Class RainbowDQNAgent<T>

Namespace: AiDotNet.ReinforcementLearning.Agents.Rainbow

Assembly: AiDotNet.dll

Rainbow DQN agent combining six extensions to DQN.

public class RainbowDQNAgent<T> : DeepReinforcementLearningAgentBase<T>, IRLAgent<T>, IFullModel<T, Vector<T>, Vector<T>>, IModel<Vector<T>, Vector<T>, ModelMetadata<T>>, IModelSerializer, ICheckpointableModel, IParameterizable<T, Vector<T>, Vector<T>>, IFeatureAware, IFeatureImportance<T>, ICloneable<IFullModel<T, Vector<T>, Vector<T>>>, IGradientComputable<T, Vector<T>, Vector<T>>, IJitCompilable<T>, IDisposable

Type Parameters

T: The numeric type used for calculations.

Inheritance: object

ReinforcementLearningAgentBase<T>

DeepReinforcementLearningAgentBase<T>

RainbowDQNAgent<T>

Implements: IRLAgent<T>

IFullModel<T, Vector<T>, Vector<T>>

IModel<Vector<T>, Vector<T>, ModelMetadata<T>>

IModelSerializer

ICheckpointableModel

IParameterizable<T, Vector<T>, Vector<T>>

IFeatureAware

IFeatureImportance<T>

ICloneable<IFullModel<T, Vector<T>, Vector<T>>>

IGradientComputable<T, Vector<T>, Vector<T>>

IJitCompilable<T>

IDisposable

Inherited Members: DeepReinforcementLearningAgentBase<T>.Networks

DeepReinforcementLearningAgentBase<T>.ParameterCount

DeepReinforcementLearningAgentBase<T>.Dispose()

DeepReinforcementLearningAgentBase<T>.GetPolicyNetworkForJit()

DeepReinforcementLearningAgentBase<T>.SupportsJitCompilation

DeepReinforcementLearningAgentBase<T>.ExportComputationGraph(List<ComputationNode<T>>)

ReinforcementLearningAgentBase<T>.NumOps

ReinforcementLearningAgentBase<T>.Random

ReinforcementLearningAgentBase<T>.LossFunction

ReinforcementLearningAgentBase<T>.LearningRate

ReinforcementLearningAgentBase<T>.DiscountFactor

ReinforcementLearningAgentBase<T>.TrainingSteps

ReinforcementLearningAgentBase<T>.Episodes

ReinforcementLearningAgentBase<T>.LossHistory

ReinforcementLearningAgentBase<T>.RewardHistory

ReinforcementLearningAgentBase<T>.Options

ReinforcementLearningAgentBase<T>.Predict(Vector<T>)

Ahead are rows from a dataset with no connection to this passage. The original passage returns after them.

[src/rtl/mem_arbiter.sv]
// Arbiter sharing one single-port, variable-latency memory bus between instruction fetch and
// data access; bounds fetch starvation and aborts transactions on a hung bus.
module mem_arbiter #(
  parameter int STARVE_LIMIT = 4,
  parameter int TIMEOUT      = 64
) (
  input  logic        clk,
  input  logic        clr,
  input  logic        if_req,
  input  logic [31:0] if_addr,
  output logic [31:0] if_rdata,
  output logic        if_ack,
  input  logic        d_req,
  input  logic        d_we,
  input  logic [2:0]  d_op,
  input  logic [31:0] d_addr,
  input  logic [31:0] d_wdata,
  output logic [31:0] d_rdata,
  output logic        d_ack,
  output logic        mem_req,
  output logic        mem_we,
  output logic [2:0]  mem_op,
  output logic [31:0] mem_addr,
  output logic [31:0] mem_wdata,
  input  logic [31:0] mem_rdata,
  input  logic        mem_ready,
  output logic        stall_if,
  output logic        stall_mem,
  output logic        bus_err,
  output logic        owner,
  output logic [1:0]  dbg_state
);

  // Handshake: a requester holds req (and its payload) until it sees a one-cycle ack; the req
  // still visible during the ack cycle belongs to the finished transaction and is never granted.
  // On the bus side mem_* stay stable from grant until the beat in which mem_ready=1.
  typedef enum logic [1:0] {IDLE = 2'd0, BUS_IF = 2'd1, BUS_D = 2'd2} state_t;

  localparam int               SW         = (STARVE_LIMIT < 1) ? 1 : $clog2(STARVE_LIMIT + 1);
  localparam logic [SW-1:0]    STREAK_MAX = SW'(STARVE_LIMIT);
  localparam logic [7:0]       TMO_LAST   = 8'(TIMEOUT - 1);
  localparam logic [2:0]       IF_OP      = 3'b010;

  state_t        state_q, state_d;
  logic          mem_req_q, mem_req_d, mem_we_q, mem_we_d;
  logic [2:0]    mem_op_q, mem_op_d;
  logic [31:0]   mem_addr_q, mem_addr_d, mem_wdata_q, mem_wdata_d;
  logic [31:0]   if_rdata_q, if_rdata_d, d_rdata_q, d_rdata_d;
  logic          if_ack_q, if_ack_d, d_ack_q, d_ack_d, bus_err_q, bus_err_d;
  logic          owner_q, owner_d;
  logic [SW-1:0] streak_q, streak_d;
  logic [7:0]    tmo_q, tmo_d;

  logic if_elig, d_elig, grant_if, grant_d, done, timed_out;

  always_comb begin
    state_d     = state_q;
    mem_req_d   = mem_req_q;
    mem_we_d    = mem_we_q;
    mem_op_d    = mem_op_q;
    mem_addr_d  = mem_addr_q;
    mem_wdata_d = mem_wdata_q;
    if_rdata_d  = if_rdata_q;
    d_rdata_d   = d_rdata_q;
    if_ack_d    = 1'b0;
    d_ack_d     = 1'b0;
    bus_err_d   = 1'b0;
    owner_d     = owner_q;
    tmo_d       = tmo_q;
    grant_if    = 1'b0;
    grant_d     = 1'b0;
    done        = 1'b0;
    timed_out   = 1'b0;
    if_elig     = if_req & ~if_ack_q;
    d_elig      = d_req & ~d_ack_q;

    case (state_q)
      IDLE: begin
        if (d_elig && !(if_elig && streak_q >= STREAK_MAX)) grant_d = 1'b1;
        else if (if_elig)                                    grant_if = 1'b1;
        if (grant_d) begin
          state_d     = BUS_D;
          mem_req_d   = 1'b1;
          mem_we_d    = d_we;
          mem_op_d    = d_op;
          mem_addr_d  = d_addr;
          mem_wdata_d = d_wdata;
          owner_d     = 1'b1;
          tmo_d       = 8'd0;
        end else if (grant_if) begin
          state_d     = BUS_IF;
          mem_req_d   = 1'b1;
          mem_we_d    = 1'b0;
          mem_op_d    = IF_OP;
          mem_addr_d  = if_addr;
          mem_wdata_d = 32'd0;
          owner_d     = 1'b0;
          tmo_d       = 8'd0;
        end
      end
      BUS_IF, BUS_D: begin
        if (mem_ready || tmo_q == TMO_LAST) done = 1'b1;
        else                                tmo_d = tmo_q + 8'd1;
        if (done) begin
          // A timed-out beat completes like a normal one, but with zero data and bus_err.
          timed_out = ~mem_ready;
          state_d   = IDLE;
          mem_req_d = 1'b0;
          bus_err_d = timed_out;
          if (state_q == BUS_IF) begin
            if_ack_d   = 1'b1;
            if_rdata_d = timed_out ? 32'd0 : mem_rdata;
          end else begin
            d_ack_d = 1'b1;
            if (!mem_we_q) d_rdata_d = timed_out ? 32'd0 : mem_rdata;
          end
        end
      end
      default: state_d = IDLE;
    endcase

    if (!if_req || grant_if)                    streak_d = '0;
    else if (grant_d && streak_q < STREAK_MAX)  streak_d = streak_q + SW'(1);
    else                                        streak_d = streak_q;
  end

  always_ff @(posedge clk or negedge clr) begin
    if (!clr) begin
      state_q     <= IDLE;
      mem_req_q   <= 1'b0;
      mem_we_q    <= 1'b0;
      mem_op_q    <= 3'd0;
      mem_addr_q  <= 32'd0;
      mem_wdata_q <= 32'd0;
      if_rdata_q  <= 32'd0;
      d_rdata_q   <= 32'd0;
      if_ack_q    <= 1'b0;
      d_ack_q     <= 1'b0;
      bus_err_q   <= 1'b0;
      owner_q     <= 1'b0;
      streak_q    <= '0;
      tmo_q       <= 8'd0;
    end else begin
      state_q     <= state_d;
      mem_req_q   <= mem_req_d;
      mem_we_q    <= mem_we_d;
      mem_op_q    <= mem_op_d;
      mem_addr_q  <= mem_addr_d;
      mem_wdata_q <= mem_wdata_d;
      if_rdata_q  <= if_rdata_d;
      d_rdata_q   <= d_rdata_d;
      if_ack_q    <= if_ack_d;
      d_ack_q     <= d_ack_d;
      bus_err_q   <= bus_err_d;
      owner_q     <= owner_d;
      streak_q    <= streak_d;
      tmo_q       <= tmo_d;
    end
  end

  assign mem_req   = mem_req_q;
  assign mem_we    = mem_we_q;
  assign mem_op    = mem_op_q;
  assign mem_addr  = mem_addr_q;
  assign mem_wdata = mem_wdata_q;
  assign if_rdata  = if_rdata_q;
  assign d_rdata   = d_rdata_q;
  assign if_ack    = if_ack_q;
  assign d_ack     = d_ack_q;
  assign bus_err   = bus_err_q;
  assign owner     = owner_q;
  assign dbg_state = state_q;
  assign stall_if  = if_req & ~if_ack_q;
  assign stall_mem = d_req & ~d_ack_q;

endmodule

[config.mk]
export PLATFORM = sky130hd
export DESIGN_NAME = mem_arbiter
export DESIGN_NICKNAME = d
export VERILOG_FILES = /design/src/rtl/mem_arbiter.sv
export SDC_FILE = /design/constraint.sdc
export NUM_CORES = 1
export LEC_CHECK = 0
export CORE_MARGIN = 3
export CORE_UTILIZATION = 57
export CTS_BUF_LIST = sky130_fd_sc_hd__clkbuf_4 sky130_fd_sc_hd__clkbuf_8 sky130_fd_sc_hd__clkbuf_16
export CTS_CLUSTER_DIAMETER = 40
export DETAILED_ROUTE_END_ITERATION = 6
export DONT_BUFFER_PORTS = 1
export PLACE_DENSITY = 0.8
export SLEW_MARGIN = 0
export SYNTH_ARGS = -nofsm -noshare
export SYNTH_HDL_FRONTEND = slang
export SYNTH_SLANG_ARGS = --single-unit
[constraint.sdc]
create_clock -name clk -period 1.74 [get_ports clk]
set_input_delay 0.261 -clock clk [delete_from_list [all_inputs] [get_ports clk]]
set_output_delay 0.261 -clock clk [all_outputs]
set_load 0.01 [all_outputs]
==> results.txt, run 1 <==
Worst setup SP type = flop
Syn Nets = 681
Overall Global Routing Usage = 0.330
Initial DRC count = 541
Met1 usage = 0.382
Largest stage delay on the critical path = 0.40 ns
Area after DPL = 6490 µm²
Sequential share of power = 0.464
Max-cap viol count = 0
Sw Pwr = 6.15 mW
First-pass iteration count of the detailed router = 5
Worst path bufs/invs = 3
Number of global-route vias before repair = 5451
GP Congestion = 0.896
Initial antenna violation count = 1
Ys async rst share = 1.00
Cells along the critical path = buf_4 -> ha_1 -> buf_8 -> and3_1 -> buf_12 -> o21ai_0
Crit path time final = 1.69 ns
Io pins = 278
Post-Route Skew = 0.00716 ns
Cts-stage hold buffer count = 132
Setup tns final = 0 ns
Die width = 110 µm
Non-filler instance count after layout = 823
CTS tree = done
Count of final setup violators = 0
CTS H-tree depth = 4
GRT overflow = 0
Layout cells sized above 1 = 0.117
Part of the Yosys area used for sequential elements = 0.604
Mapped cell area = 6220 µm²
Residual DRC = 0
Status = finished with violations
Critical path data arrival time = 2.11 ns
Yosys warning count = 0
Yosys cell types = 45
Post-synth EDFFs = 0
Sw Share = 0.398
Wire per inst = 24.9 µm
Die ar. = 12200 µm²
Sink Count = 150
First-pass GRT wire length = 31500 µm
Clock Tree Root = clkbuf_8
Clk buf depth = 2
Max-Slew Margin vs Limit = 0.755
Critical path required time = 2.16 ns
Via count = 5207
Max Fanout on Critical Path = 34
Final period utilization = 0.972
GR Util met2 = 0.567
Maximum vdd drop = 0.000992 V
Main flop type after synthesis = dfrtp_1
FF+latch area = 3750 µm²
Placed cells = 657
Synth Instances = 540
Final worst slack = 0.0493 ns
Critical path class = reg2reg
Slowest library cell on the worst path = dfrtp_1
Max Freq = 0.591 GHz
CP endpoint kind = flop
Drt via density = 6.33
Rows = 37
GR Util met3 = 0.105
Clock network power share = 0.233
CORE AREA = 10500 µm²
HPWL Detailed = 11100 µm
Area occupied by multi-input gates = 2140 µm²
Final hold viol count = 150
Avg Synthesized Cell Area = 11.5 µm²
Nets@finish = 814
Port bufs = 0
Die Height = 110 µm
CP top delay family = buffers and inverters
Area grow syn2layout = 36.1%
Fillers = 555
Pwr per Cell Area = 1830 nW/µm²
CTS Buf Count = 17
Seq cells post-synth = 150
DRT antenna net count = 0
Final Slew Violations = 0
Failing checks = negative hold slack
Final wirelength = 20500 µm
Most frequent cells in the layout = 150 x dfrtp_1, 131 x dlygate4sd3_1, 68 x a22o_1
Clk slew on worst S/H paths = 0.07 ns
GR peak layer = met2
Hold slack = -0.565 ns
P_int = 9.31 mW
Starting density of the core = 0.594
Worst Max-Slew Pin Slew = 0.365 ns
Lkg Pwr = 3.94 nW
Commonest non-fill, non-tap cell in the layout = dfrtp_1
Place WS = -0.00826 ns
Worst Hold Class = in2async
Design Area, Final = 8460 µm²
Comb pwr share = 0.303
Largest net degree at the start of global routing = 151
Insertion delay to the later sink of the worst-skew pair = 0.51 ns
==> cell type report <==
type,instances,area share
flip-flops and latches,150,0.443
multi-input cells,303,0.253
repair buffers,160,0.196
clock buffers,19,0.0514
well taps,136,0.0201
inverters,41,0.0182
clock inverters,12,0.0171
diodes,2,0.000591
==> layer usage <==
| layer | part of all wire | vias up |
|---|---|---|
| li1 | - | 2204 |
| met1 | 0.36 | 2581 |
| met2 | 0.52 | 362 |
| met3 | 0.090 | 60 |
| met4 | 0.033 | 0 |
| met5 | 0 | - |
==> through the flow <==
step	util	total power [mW]
floorplan	-	9.61
global placement	0.620	10.8
detailed placement	0.620	11.1
CTS	0.803	15.0
global route	0.809	16.1
finish	0.809	15.5
==> power groups by stage <==
| stage | clock network (mW) | logic, mW | registers, mW |
|---|---|---|---|
| 6_report | 3.60 | 4.69 | 7.16 |
| 5_1_grt | 3.79 | 5.08 | 7.28 |
| 4_1_cts | 3.63 | 4.31 | 7.07 |
| 3_5_place_dp | 0 | 4.01 | 7.09 |
| 3_3_place_gp | 0 | 3.77 | 7.05 |
| 2_1_floorplan | 0 | 2.99 | 6.62 |
==> worst paths after layout <==
| path | startpoint | cells after the start | end | slack (ns) |
|---|---|---|---|---|
| max | dbg_state[0] | 6 | if_rdata[28] | 0.05 |
| min | clr | 0 | mem_wdata[21] | -0.57 |
| max reg2reg | dbg_state[0] | 6 | if_rdata[28] | 0.05 |
| min reg2reg | streak_q[1] | 2 | streak_q[1] | 0.55 |
| max in group asynchronous | clr | 0 | tmo_q[6] | 2.10 |
| min in group clk | mem_ready | 2 | d_ack | 0.04 |
==> logic make-up after synthesis <==
group | synth area share
and+or+nand+nor | 0.0905
DFF | 0.604
muxes | 0.0549
buffers and inverters | 0.0616
adders and majority gates | 0.00805
xor gates and xnor gates | 0.00141
AOI/OAI and AO/OA | 0.180
==> sequential cells by signal, indices dropped and copies added, names as in the netlist <==
register,flops
mem_we,1
mem_req,1
tmo_q,8
mem_wdata,32
if_rdata,32
bus_err,1
if_ack,1
streak_q,3
d_ack,1
mem_addr,32
d_rdata,32
dbg_state,2
mem_op,3
owner,1
==> cell usage after synthesis (2+ instances only) <==
cell type | number | area, µm²
a22o_1 | 68 | 596
and3_1 | 5 | 31.3
o221ai_1 | 2 | 17.5
mux2i_1 | 33 | 330
a31oi_1 | 2 | 12.5
ha_1 | 4 | 50.1
o21ai_0 | 68 | 340
nand2b_1 | 2 | 12.5
nor3_1 | 4 | 20.0
a21oi_1 | 4 | 20.0
inv_1 | 40 | 150
nand4_1 | 32 | 200
buf_4 | 4 | 30.0
buf_6 | 2 | 22.5
nor2_1 | 5 | 18.8
nand2_1 | 37 | 139
clkbuf_1 | 19 | 71.3
o211ai_1 | 5 | 37.5
nor2b_1 | 2 | 12.5
dfrtp_1 | 150 | 3750
nor3b_1 | 3 | 22.5
buf_2 | 21 | 105
nand3_1 | 6 | 30.0
==> repair_timing <==
| action | 4_1_cts | 5_1_grt |
|---|---|---|
| setup buffers | 0 | 0 |
| resized for setup | 1 | 11 |
| pin swaps | 0 | 2 |
| hold endpoints to repair | 285 | 150 |
| cloned | 0 | 1 |
| setup endpoints to repair | 1 | 67 |
No activity file was read; power rests on OpenSTA's default activity.
==> run 2: changes to the inputs <==
--- a/config.mk
+++ b/config.mk
@@ -5,6 +5,7 @@
 export SDC_FILE = /design/constraint.sdc
 export NUM_CORES = 1
 export LEC_CHECK = 0
+export CAP_MARGIN = 40
 export CORE_MARGIN = 3
 export CORE_UTILIZATION = 57
 export CTS_BUF_LIST = sky130_fd_sc_hd__clkbuf_4 sky130_fd_sc_hd__clkbuf_8 sky130_fd_sc_hd__clkbuf_16
==> results of run 2 <==
The final DEF is identical to that of run 1; final timing and power are the same.
==> RTL edit (settings of run 1) <==
Change the parameter `TIMEOUT` from 64 to 48.
--- a/src/rtl/mem_arbiter.sv
+++ b/src/rtl/mem_arbiter.sv
@@ -3,5 +3,5 @@
 module mem_arbiter #(
   parameter int STARVE_LIMIT = 4,
-  parameter int TIMEOUT      = 64
+  parameter int TIMEOUT      = 48
 ) (
   input  logic        clk,
Formal check against the unedited RTL: same outputs for any inputs over 4 cycles, from zero or initial values; that may be too few to reach the edited logic, so the function may still have changed.
==> RTL edit against run 1 <==
Area after synthesis fell by 3.2%; the flow now stops in clock tree synthesis.
==> RTL edit: results (changes against run 1) <==
- Synth cell types: 43 (was 45)
- Sequential share of the synthesized area: 0.624 (was 0.604)
- Syn nets: 608 (was 681)
- First error: [ERROR RSZ-0060] Max buffer count reached.
- Setup Buffers After CTS: 0 (unchanged)
- Number of CTS-inserted buffers: 17 (unchanged)
- Outcome: aborted with a tool error (was finished, violations left)
- Post-synth top cells: 150 x dfrtp_1, 97 x a22o_1, 43 x nand2_1 (was 150 x dfrtp_1, 68 x a22o_1, 68 x o21ai_0)
- Yosys warns: 0 (unchanged)
- Primary FF master, synth: dfrtp_1 (unchanged)
- Post-Syn Area: 6020 um^2 (was 6220 um^2)
- DP HPWL: 10500 um (was 11100 um)
- Clk sinks: 150 (unchanged)
- CTS max path bufs: 2 (unchanged)
- CTS Hold Bufs: 124 (was 132)
- Async SR Flop Fraction: 1.00 (unchanged)
- Placed Area: 6230 um^2 (was 6490 um^2)
- Htree depth: 4 (unchanged)
- Routability congestion estimate: 0.851 (was 0.896)
- PortBufs: 0 (unchanged)
- Cts repair resizes: 1 (unchanged)
- Clk root buf: clkbuf_8 (unchanged)
- Fail Step: clock tree synthesis
- Synth top area cells: dfrtp_1 62%, a22o_1 14%, mux2i_1 5.7%, o21ai_0 2.7%, nand2_1 2.7% (was dfrtp_1 60%, a22o_1 9.6%, o21ai_0 5.5%, mux2i_1 5.3%, nand4_1 3.2%)
RTL edit: cell families after synthesis:
logic type / Yosys count / share of synthesized area
compound gates: 163 / 0.214
flops: 150 / 0.624
simple gates: 73 / 0.0590
buf+inv: 42 / 0.0370
mux: 34 / 0.0565
fa+ha+maj: 4 / 0.00832
xor+xnor: 1 / 0.00146
RTL edit: per-stage QoR:
stage          cells  utilization  setup slack (ns)  hold WS (ns)
2_1_floorplan    467            -            0.0458       -0.0346
3_3_place_gp     583        0.623            0.0848       -0.0314
3_5_place_dp     583        0.623            0.0331       -0.0309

ReinforcementLearningAgentBase<T>.DefaultLossFunction

ReinforcementLearningAgentBase<T>.Train(Vector<T>, Vector<T>)

ReinforcementLearningAgentBase<T>.FeatureNames

ReinforcementLearningAgentBase<T>.GetFeatureImportance()

ReinforcementLearningAgentBase<T>.GetActiveFeatureIndices()

ReinforcementLearningAgentBase<T>.IsFeatureUsed(int)

ReinforcementLearningAgentBase<T>.SetActiveFeatureIndices(IEnumerable<int>)

ReinforcementLearningAgentBase<T>.DeepCopy()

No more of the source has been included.